As is the case with most such power struggles within the capitalist state, in Argentina and elsewhere, the real facts relating to Nisman’s death and the alleged government dealings with Iran remain hidden from the public.

What the crisis does reveal, however, is a fierce power struggle for control of the Argentinian state involving an increasingly unpopular president and a police-intelligence apparatus with close ties to the US Central Intelligence Agency (CIA).

SIDE is an organization whose roots are in the brutal police-state dictatorships of the post-World War II period. Its record of service to the interests of the Argentinian bourgeoisie and American imperialism is long and sordid. Under the Onganía dictatorship of 1966-1969, the organization became a closely-knit corps of young ultra-right-wing university graduates who were trained and tested in intelligence gathering against political opponents of the regime.

During the Videla dictatorship of 1976-1983, SIDE assumed many of the functions of the former Argentine Anti-communist Alliance, with whom SIDE collaborated during the second Peronist government of 1972-1976. SIDE was responsible for drawing up lists of opponents of the regime to be disappeared, tortured and murdered. It took part in the infamous US-backed “Operation Condor” for the coordinated kidnapping and murder of opponents of the dictatorships throughout the Southern Cone (Uruguay, Chile, Brazil, Argentina), while expropriating bank accounts and other assets of disappeared Uruguayan exiles.

It operated outside the law in complicity with the CIA, with its own network of clandestine prisons and virtually unlimited funds.

SIDE’s close relations with the CIA continue to this day. In 2002, SIDE head Miguel Angel Tome met with CIA officials in New York and declared that SIDE would coordinate with the CIA in the “war on terror,” as well as on the spread of weapons of mass destruction and drug interdictions.

SIDE sits atop the Argentinian intelligence and military apparatus. Following the restoration of civilian rule, SIDE remained a bulwark of the social layer most closely tied materially and politically to the old dictatorships.

Given the long and continuing history of CIA involvement in Argentina, it would be naive to assume that the CIA is a disinterested party in the current crisis.

Nisman, an important SIDE official, appears to have been very much part of the relationship between SIDE and the CIA. WikiLeaks cables collected by Argentinian journalist Santiago O’Donnel in 2011 and 2014 prove that the CIA was more than just a source for Nisman, and that the US agency guided the course of his investigation.

President Fernandez is seeking to exploit widespread opposition to the police-intelligence apparatus to put a “left” veneer on her proposal to disband SIDE. But her maneuver is an attempt to maintain power, and not a genuine effort to curtail the powers of the military-intelligence apparatus. The new spy agency Fernandez is proposing to create in SIDE’s place will play a similar role in defending the Argentinian state against social opposition from below.

Whether Argentina’s military-intelligence “state within a state” will permit any significant change is another matter.

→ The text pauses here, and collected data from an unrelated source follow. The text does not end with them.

<file path="src/rtl/dcache_pkg.sv">
// dcache_pkg: shared FSM state type and default cache geometry
//   DEF_SETS / DEF_WORDS : default line count and words per line
//   IDX_W / OFF_W / TAG_W: address field widths for the default geometry
package dcache_pkg;
  localparam int DEF_SETS = 16;
  localparam int DEF_WORDS = 4;
  localparam int IDX_W = $clog2(DEF_SETS);
  localparam int OFF_W = $clog2(DEF_WORDS);
  localparam int TAG_W = 32 - IDX_W - OFF_W - 2;
  typedef enum logic [1:0] {IDLE, REFILL, WRITE} state_t;
endpackage

</file>
<file path="src/rtl/dcache_if.sv">
// dcache_if: memory-stage request bus and backing-memory bus of the data cache
//   cpu side : req_valid_M, req_write_M, addr_M, wdata_M, wstrb_M -> rdata_M, stall
//   mem side : mem_req, mem_we, mem_addr, mem_wdata, mem_wstrb -> mem_ack, mem_rdata
//   slave modport is the cache view, master modport the pipeline/memory view
interface dcache_if;
  logic req_valid_M, req_write_M, stall;
  logic [31:0] addr_M, wdata_M, rdata_M;
  logic [3:0] wstrb_M;
  logic mem_req, mem_we, mem_ack;
  logic [31:0] mem_addr, mem_wdata, mem_rdata;
  logic [3:0] mem_wstrb;
  modport slave(
    input req_valid_M, req_write_M, addr_M, wdata_M, wstrb_M, mem_ack, mem_rdata,
    output rdata_M, stall, mem_req, mem_we, mem_addr, mem_wdata, mem_wstrb
  );
  modport master(
    output req_valid_M, req_write_M, addr_M, wdata_M, wstrb_M, mem_ack, mem_rdata,
    input rdata_M, stall, mem_req, mem_we, mem_addr, mem_wdata, mem_wstrb
  );
endinterface

</file>
<file path="src/rtl/dcache_array.sv">
// dcache_array: tag, valid and data storage for a direct-mapped cache
//   idx           : line selected for read, write and fill
//   rword / wword : word offset for the async read and the sync write
//   tag, valid, rdata : async read of the selected line
//   we, wstrb, wdata  : byte-strobed sync data write
//   fill, fill_tag    : set tag and valid of the selected line
//   rst               : async clear of all valid bits only
module dcache_array
  import dcache_pkg::*;
#(
  parameter int SETS = DEF_SETS,
  parameter int WORDS = DEF_WORDS,
  parameter int TW = TAG_W
) (
  input  logic clk,
  input  logic rst,
  input  logic [$clog2(SETS)-1:0] idx,
  input  logic [$clog2(WORDS)-1:0] rword,
  input  logic [$clog2(WORDS)-1:0] wword,
  output logic [TW-1:0] tag,
  output logic valid,
  output logic [31:0] rdata,
  input  logic we,
  input  logic [3:0] wstrb,
  input  logic [31:0] wdata,
  input  logic fill,
  input  logic [TW-1:0] fill_tag
);
  logic [31:0] data [SETS*WORDS];
  logic [TW-1:0] tags [SETS];
  logic [SETS-1:0] valid_q;
  assign tag = tags[idx];
  assign valid = valid_q[idx];
  assign rdata = data[{idx, rword}];
  always_ff @(posedge clk) begin
    for (int i = 0; i < 4; i++)
      if (we && wstrb[i]) data[{idx, wword}][8*i +: 8] <= wdata[8*i +: 8];
    if (fill) tags[idx] <= fill_tag;
  end
  always_ff @(posedge clk or posedge rst)
    if (rst) valid_q <= '0;
    else if (fill) valid_q[idx] <= 1'b1;
endmodule

</file>
<file path="src/rtl/data_cache.sv">
// data_cache: direct-mapped, write-through, no-write-allocate data cache
//   clk, rst : clock and async active-high reset
//   bus      : dcache_if.slave (memory-stage request and backing-memory bus)
//   hit_count, miss_count : access statistics, present only with DCACHE_STATS_EN
module data_cache
  import dcache_pkg::*;
#(
  parameter int SETS = DEF_SETS,
  parameter int WORDS_PER_LINE = DEF_WORDS
) (
  input logic clk,
  input logic rst,
  dcache_if.slave bus
`ifdef DCACHE_STATS_EN
  ,
  output logic [31:0] hit_count,
  output logic [31:0] miss_count
`endif
);
  localparam int IW = $clog2(SETS);
  localparam int OW = $clog2(WORDS_PER_LINE);
  localparam int TW = 32 - IW - OW - 2;
  state_t state, state_n;
  logic [OW-1:0] cnt;
  logic [31:2] addr_q, a;
  logic [31:0] wdata_q, arr_rdata, arr_wdata;
  logic [3:0] wstrb_q, arr_wstrb;
  logic [TW-1:0] arr_tag;
  logic [OW-1:0] wword;
  logic arr_valid, hit, we, fill;
  // the pipeline holds the request during stall, but the latched copy keeps
  // the memory bus stable whatever happens upstream
  assign a = state == IDLE ? bus.addr_M[31:2] : addr_q;
  assign hit = arr_valid && arr_tag == a[31 -: TW];
  dcache_array #(.SETS(SETS), .WORDS(WORDS_PER_LINE), .TW(TW)) u_array (
    .clk(clk),
    .rst(rst),
    .idx(a[OW+2 +: IW]),
    .rword(bus.addr_M[2 +: OW]),
    .wword(wword),
    .tag(arr_tag),
    .valid(arr_valid),
    .rdata(arr_rdata),
    .we(we),
    .wstrb(arr_wstrb),
    .wdata(arr_wdata),
    .fill(fill),
    .fill_tag(addr_q[31 -: TW])
  );
  assign bus.rdata_M = state == IDLE && bus.req_valid_M && !bus.req_write_M && hit ? arr_rdata : 32'd0;
  assign bus.mem_wdata = wdata_q;
  assign bus.mem_wstrb = wstrb_q;
  always_comb begin
    state_n = state;
    bus.stall = 1'b0;
    bus.mem_req = 1'b0;
    bus.mem_we = 1'b0;
    bus.mem_addr = {addr_q, 2'b00};
    we = 1'b0;
    fill = 1'b0;
    arr_wstrb = 4'hf;
    arr_wdata = bus.mem_rdata;
    wword = cnt;
    case (state)
      IDLE: begin
        bus.stall = bus.req_valid_M && (bus.req_write_M || !hit);
        state_n = !bus.req_valid_M ? IDLE : bus.req_write_M ? WRITE : hit ? IDLE : REFILL;
      end
      REFILL: begin
        bus.stall = 1'b1;
        bus.mem_req = 1'b1;
        bus.mem_addr = {addr_q[31:OW+2], cnt, 2'b00};
        we = bus.mem_ack;
        fill = bus.mem_ack && cnt == OW'(WORDS_PER_LINE - 1);
        state_n = fill ? IDLE : REFILL;
      end
      WRITE: begin
        // the store retires in the ack cycle, so stall drops with it
        bus.stall = !bus.mem_ack;
        bus.mem_req = 1'b1;
        bus.mem_we = 1'b1;
        we = bus.mem_ack && hit;
        arr_wstrb = wstrb_q;
        arr_wdata = wdata_q;
        wword = addr_q[2 +: OW];
        state_n = bus.mem_ack ? IDLE : WRITE;
      end
      default: state_n = IDLE;
    endcase
  end
  always_ff @(posedge clk or posedge rst)
    if (rst) begin
      state <= IDLE;
      cnt <= '0;
    end else begin
      state <= state_n;
      if (state == REFILL && bus.mem_ack) cnt <= cnt + 1'b1;
    end
  always_ff @(posedge clk)
    if (state == IDLE && bus.req_valid_M) begin
      addr_q <= bus.addr_M[31:2];
      wdata_q <= bus.wdata_M;
      wstrb_q <= bus.wstrb_M;
    end
`ifdef DCACHE_STATS_EN
  logic replay;
  // the load held through a refill re-presents itself once; do not count it twice
  always_ff @(posedge clk or posedge rst)
    if (rst) begin
      hit_count <= '0;
      miss_count <= '0;
      replay <= 1'b0;
    end else begin
      replay <= fill ? 1'b1 : state == IDLE ? 1'b0 : replay;
      if (state == IDLE && bus.req_valid_M && !replay) begin
        hit_count <= hit_count + 32'(hit);
        miss_count <= miss_count + 32'(!hit);
      end
    end
`endif
endmodule

</file>
<file path="src/flat_wrapper.sv">
// flat-port wrapper written by rule: the top's interface ports become plain ports
module data_cache_flat import dcache_pkg::*;
#(
  parameter int SETS = DEF_SETS,
  parameter int WORDS_PER_LINE = DEF_WORDS
)
  (clk, rst, bus_req_valid_M, bus_req_write_M, bus_addr_M, bus_wdata_M, bus_wstrb_M, bus_mem_ack, bus_mem_rdata, bus_rdata_M, bus_stall, bus_mem_req, bus_mem_we, bus_mem_addr, bus_mem_wdata, bus_mem_wstrb);
  dcache_if bus_i ();
  input logic clk;
  input logic rst;
  input wire logic [$bits(bus_i.req_valid_M)-1:0] bus_req_valid_M;
  input wire logic [$bits(bus_i.req_write_M)-1:0] bus_req_write_M;
  input wire logic [$bits(bus_i.addr_M)-1:0] bus_addr_M;
  input wire logic [$bits(bus_i.wdata_M)-1:0] bus_wdata_M;
  input wire logic [$bits(bus_i.wstrb_M)-1:0] bus_wstrb_M;
  input wire logic [$bits(bus_i.mem_ack)-1:0] bus_mem_ack;
  input wire logic [$bits(bus_i.mem_rdata)-1:0] bus_mem_rdata;
  output wire logic [$bits(bus_i.rdata_M)-1:0] bus_rdata_M;
  output wire logic [$bits(bus_i.stall)-1:0] bus_stall;
  output wire logic [$bits(bus_i.mem_req)-1:0] bus_mem_req;
  output wire logic [$bits(bus_i.mem_we)-1:0] bus_mem_we;
  output wire logic [$bits(bus_i.mem_addr)-1:0] bus_mem_addr;
  output wire logic [$bits(bus_i.mem_wdata)-1:0] bus_mem_wdata;
  output wire logic [$bits(bus_i.mem_wstrb)-1:0] bus_mem_wstrb;
  assign bus_i.req_valid_M = bus_req_valid_M;
  assign bus_i.req_write_M = bus_req_write_M;
  assign bus_i.addr_M = bus_addr_M;
  assign bus_i.wdata_M = bus_wdata_M;
  assign bus_i.wstrb_M = bus_wstrb_M;
  assign bus_i.mem_ack = bus_mem_ack;
  assign bus_i.mem_rdata = bus_mem_rdata;
  assign bus_rdata_M = bus_i.rdata_M;
  assign bus_stall = bus_i.stall;
  assign bus_mem_req = bus_i.mem_req;
  assign bus_mem_we = bus_i.mem_we;
  assign bus_mem_addr = bus_i.mem_addr;
  assign bus_mem_wdata = bus_i.mem_wdata;
  assign bus_mem_wstrb = bus_i.mem_wstrb;
  data_cache #(.SETS(SETS), .WORDS_PER_LINE(WORDS_PER_LINE)) u_core (.clk(clk), .rst(rst), .bus(bus_i));
endmodule
</file>
<file path="config.mk">
export PLATFORM = sky130hd
export DESIGN_NAME = data_cache_flat
export DESIGN_NICKNAME = d
export VERILOG_FILES = /design/src/rtl/dcache_pkg.sv /design/src/rtl/dcache_if.sv /design/src/rtl/dcache_array.sv /design/src/rtl/data_cache.sv /design/src/flat_wrapper.sv
export SDC_FILE = /design/constraint.sdc
export NUM_CORES = 2
export LEC_CHECK = 0
export ABC_AREA = 1
export BUFFER_PORTS_ARGS = -buffer_cell sky130_fd_sc_hd__clkbuf_2
export CAP_MARGIN = 20
export CORE_MARGIN = 5
export CORE_UTILIZATION = 45
export CTS_CLUSTER_DIAMETER = 120
export CTS_CLUSTER_SIZE = 16
export DETAILED_ROUTE_END_ITERATION = 8
export PLACE_DENSITY = 0.69
export SLEW_MARGIN = 20
export SYNTH_ARGS = -nofsm -noshare
export SYNTH_HDL_FRONTEND = slang
export SYNTH_SLANG_ARGS = --single-unit
</file>
<file path="constraint.sdc">
create_clock -name clk -period 9.4 [get_ports clk]
set_input_delay 0.47 -clock clk [delete_from_list [all_inputs] [get_ports clk]]
set_output_delay 0.47 -clock clk [all_outputs]
set_load 0.01 [all_outputs]
</file>
==> impl_results.md <==
* Power Density at 240.3 nW/µm²
* Synth top area share at 72.84%
* Worst VDD drop at 0.2810 mV
* RSZ-0062 raised after global routing: no
* Filler Cells Inserted at 19240
* Post-Synth Adder-Cell Area at 0.06074%
* Largest family of logic cells by synthesized area: simple AND/OR/NAND/NOR gates
* Multiplexer share of the synthesized area at 0.1276%
* Initial antenna violation count at 16
* Die area at 238500 µm²
* Post-synthesis register bit count at 2518
* CP max FO at 65
* Clock root buffer: clkbuf_16
* CP delay by family, top: simple AND/OR/NAND/NOR gates
* Post-CTS Setup Bufs at 0
* First-iteration detailed-routing DRC count at 8681
* Post-Syn Instances at 8435
* Reg clk slew, reported paths at 0.08 ns
* Remaining antenna violation count at 0
* Vias at 65860
* YS warnings at 0
* Post-route DRC at 2
* Tightest Pin Transition at 1.224 ns
* I/O pin total at 208
* Global-route wire length before repair at 403.0 mm
* Final Hold Viols at 0
* Slew HR at 18.20%
* Vias in the first global route at 61640
* GRT Overall Usage at 22.54%
* Clock sinks at 2518
* Max-cap viol count at 0
* Status: finished, violations left
* Hold-fix buffers, CTS at 68
* Lkg Pwr at 38.78 nW
* Fin Setup TNS at 0 ns
* Core area at 227500 µm²
* Synth Cell Area at 103000 µm²
* Clock Path Buffers at 3
* Fin crit period at 7.412 ns
* Total Nets Final at 8542
* Share of cells above drive strength 1 at 7.529%
* Rows at 175
* Xor and xnor area share after synthesis at 0.01701%
* CTS tree: built
* DIE HEIGHT at 488.4 µm
* Routed len/inst at 24.10 µm
* WP buf/inv at 7
* Critical path class: reg2out
* Mapped Avg Cell Area at 12.21 µm²
* CP Data Arrival Time at 6.94 ns
* Finish-stage setup viols at 0
* Critical path endpoint category: output port
* Violated checks: design-rule violations
* Slowest library cell on the worst path: nor2_1
* Via-to-Cell Ratio at 5.734
* Largest net degree at the start of global routing at 199
* CTS buffer count at 175
* Crit path launch type: register
* Post-synthesis compound-gate area fraction at 8.468%
* Grt ovf at 0
* Initial Utilization at 45.27%
* Post-synth top area cell: edfxtp_1
* Port bufs at 203
* Final Util at 49.27%
* Drt pass-1 iters at 8
* Resized cells post-CTS at 0
* Tcrit/Tclk final at 78.85%
* Crit-path cells: inv_1, ha_2, buf_4, inv_4, nand2_1, nand2_4, buf_4, nand2_1, inv_6, buf_12, a22o_1, a221oi_1, o22ai_1, or2_2, nor2_1, clkbuf_2
* H-tree Lvls at 4
* Clock Latency Late Sink at 0.85 ns
* Worst hold-check path type: in2reg
* Final GP Congestion at 0.8379
* Synth Area in Simple Gates at 14.49%
* Layout area overhead at 8.826%
* Final wirelength at 276.7 mm
* Max Slew Vio Count at 0
* Die Wd at 488.4 µm
* Post-synthesis cell type count at 47
* Clock Skews at 0.06889 ns
* Register area share after synthesis at 73.32%
* CP required at 8.93 ns
* CP peak stage delay at 0.66 ns
* Post-DP HPWL at 159.6 mm
* Max Clk Rate at 134.9 MHz
* Area contributors post-synth: edfxtp_1, nand2_1, nor2_1
[flip-flops by register name, indices dropped and copies added (netlist names)]
register and count:
u_core.bus.mem_wstrb 4, u_core.u_array.tags 384, u_core.u_array.valid_q 16, u_core.u_array.data 2048, u_core.cnt 2, u_core.bus.mem_wdata 32, u_core.state 2, u_core.addr_q 30
[synth_stat cells (all sizes together)]
cell type and number:
a211oi 2, a21oi 251, a221oi 126, a22o 124
a32o 248, a41oi 2, and3 1, buf 177
clkbuf 378, clkinv 1, conb 1, dfrtp 20
edfxtp 2498, ha 5, inv 281, mux2 1
mux2i 12, nand2 2206, nand3 271, nand3b 14
nand4 3, nor2 1231, nor3 9, o21a 1
o21ai 421, o21bai 11, o22ai 64, o32ai 16
or2 58, xnor2 1, xor2 1
[worst register-to-register path, stage by stage (launching register included)]
cell	delay [ns]
dfrtp_1	0.41
inv_1	0.10
ha_2	0.44
buf_4	0.38
inv_4	0.14
nand2_2	0.41
nand2_8	0.59
buf_4	0.60
nand2_1	0.10
o21ai_0	0.08
nand2_1	0.07
nand2_1	0.06
nand2_1	0.06
nand2_1	0.10
o21bai_1	0.29
nand2_1	0.08
nor2_1	0.09
nand3_1	0.09
nor2_2	0.24
nand3_2	0.13
nand2_4	0.17
nand3_4	0.68
nor2_1	1.10
[placed cells by master (no fill, tap or decap), drive strengths merged, types with 105 or more instances in the layout]
master,instances
nor2,1231
o21ai,421
clkbuf,398
a221oi,126
nand2,2206
inv,282
a22o,124
a32o,248
a21oi,251
edfxtp,2498
buf,105
nand3,271
[metrics by stage]
stage                     setup WS, ns  instances  hold WS (ns)  area, µm²  total power, mW
after floorplan                  5.617       8436        0.4274     103000            17.39
after global placement           2.763      11190        0.4416     106400            19.92
after detailed placement         2.636      11190        0.4468     106600            19.99
after CTS                        2.072      11470       0.06127     112000            26.94
after global routing             1.679      11480        0.1084     112100            27.86
final                            1.988      11490        0.1198     112100            26.94
[cell type report]
type                    count  area, µm²  share of cell area, %
diodes                     15      37.54                0.03349
clock buffers             197       4589                  4.095
clock inverters             9      160.2                 0.1429
inverters                 282       1075                 0.9589
multi-input cells        5081      24130                  21.53
flip-flops and latches   2518      75510                  67.37
well taps                3009       3765                  3.359
repair buffers            374       2805                  2.503
[power breakdown]
group	total [mW]	switching [mW]	leakage [nW]	internal, mW
clock	7.08	3.64	2.32	3.44
sequential	13.3	0.139	22.7	13.2
combinational	6.52	4.94	13.7	1.57
total	26.9	8.72	38.8	18.2
[per-layer routing]
layer | GRT usage (%) | vias to the layer above | part of all wire (%)
met3 | 4.734 | 609 | 9.7
met2 | 35.39 | 3310 | 46
met1 | 30.24 | 32220 | 39
met5 | 0.2041 | - | 0.041
li1 | - | 29710 | -
met4 | 10.54 | 10 | 5.1
[kinds of logic after synthesis]
kind of cell               Yosys count
and+or+nand+nor                   3793
DFF                               2518
AOI/OAI and AO/OA                 1266
buffers and inverters              837
muxes                               13
adders and majority gates            5
xor gates and xnor gates             2
other                                1
[worst paths after layout]
check,cells past startpoint,slack (ns),end,start
max,16,1.99,bus_rdata_M[21],u_core.state[0]$_DFF_PP0_
min,5,0.12,u_core.state[0]$_DFF_PP0_,bus_req_valid_M
max reg2reg,22,2.56,u_core.u_array.data[7][22]$_DFFE_PP_,u_core.state[0]$_DFF_PP0_
min reg2reg,2,0.46,u_core.u_array.valid_q[15]$_DFFE_PP0P_,u_core.u_array.valid_q[15]$_DFFE_PP0P_
max in group asynchronous,3,8.54,u_core.u_array.valid_q[3]$_DFFE_PP0P_,rst
min in group asynchronous,3,0.33,u_core.state[0]$_DFF_PP0_,rst
(Power assumes the default switching activity.)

In Argentina, as in the United States, this apparatus wields immense power and is prepared to carry out great crimes to keep it.

The crisis developing at the highest levels of the state is one which concerns workers in Argentina and throughout the world. Regardless of the immediate outcome of the power struggle, the crisis gives a glimpse of the level of criminality to which the ruling elite will resort to maintain its grip on the levers of state power.

An important lesson must be drawn from these events, however they play out: it is not possible to purge the government of its military-intelligence apparatus without purging society of capitalism. Such a task falls to the working class of Argentina and the world.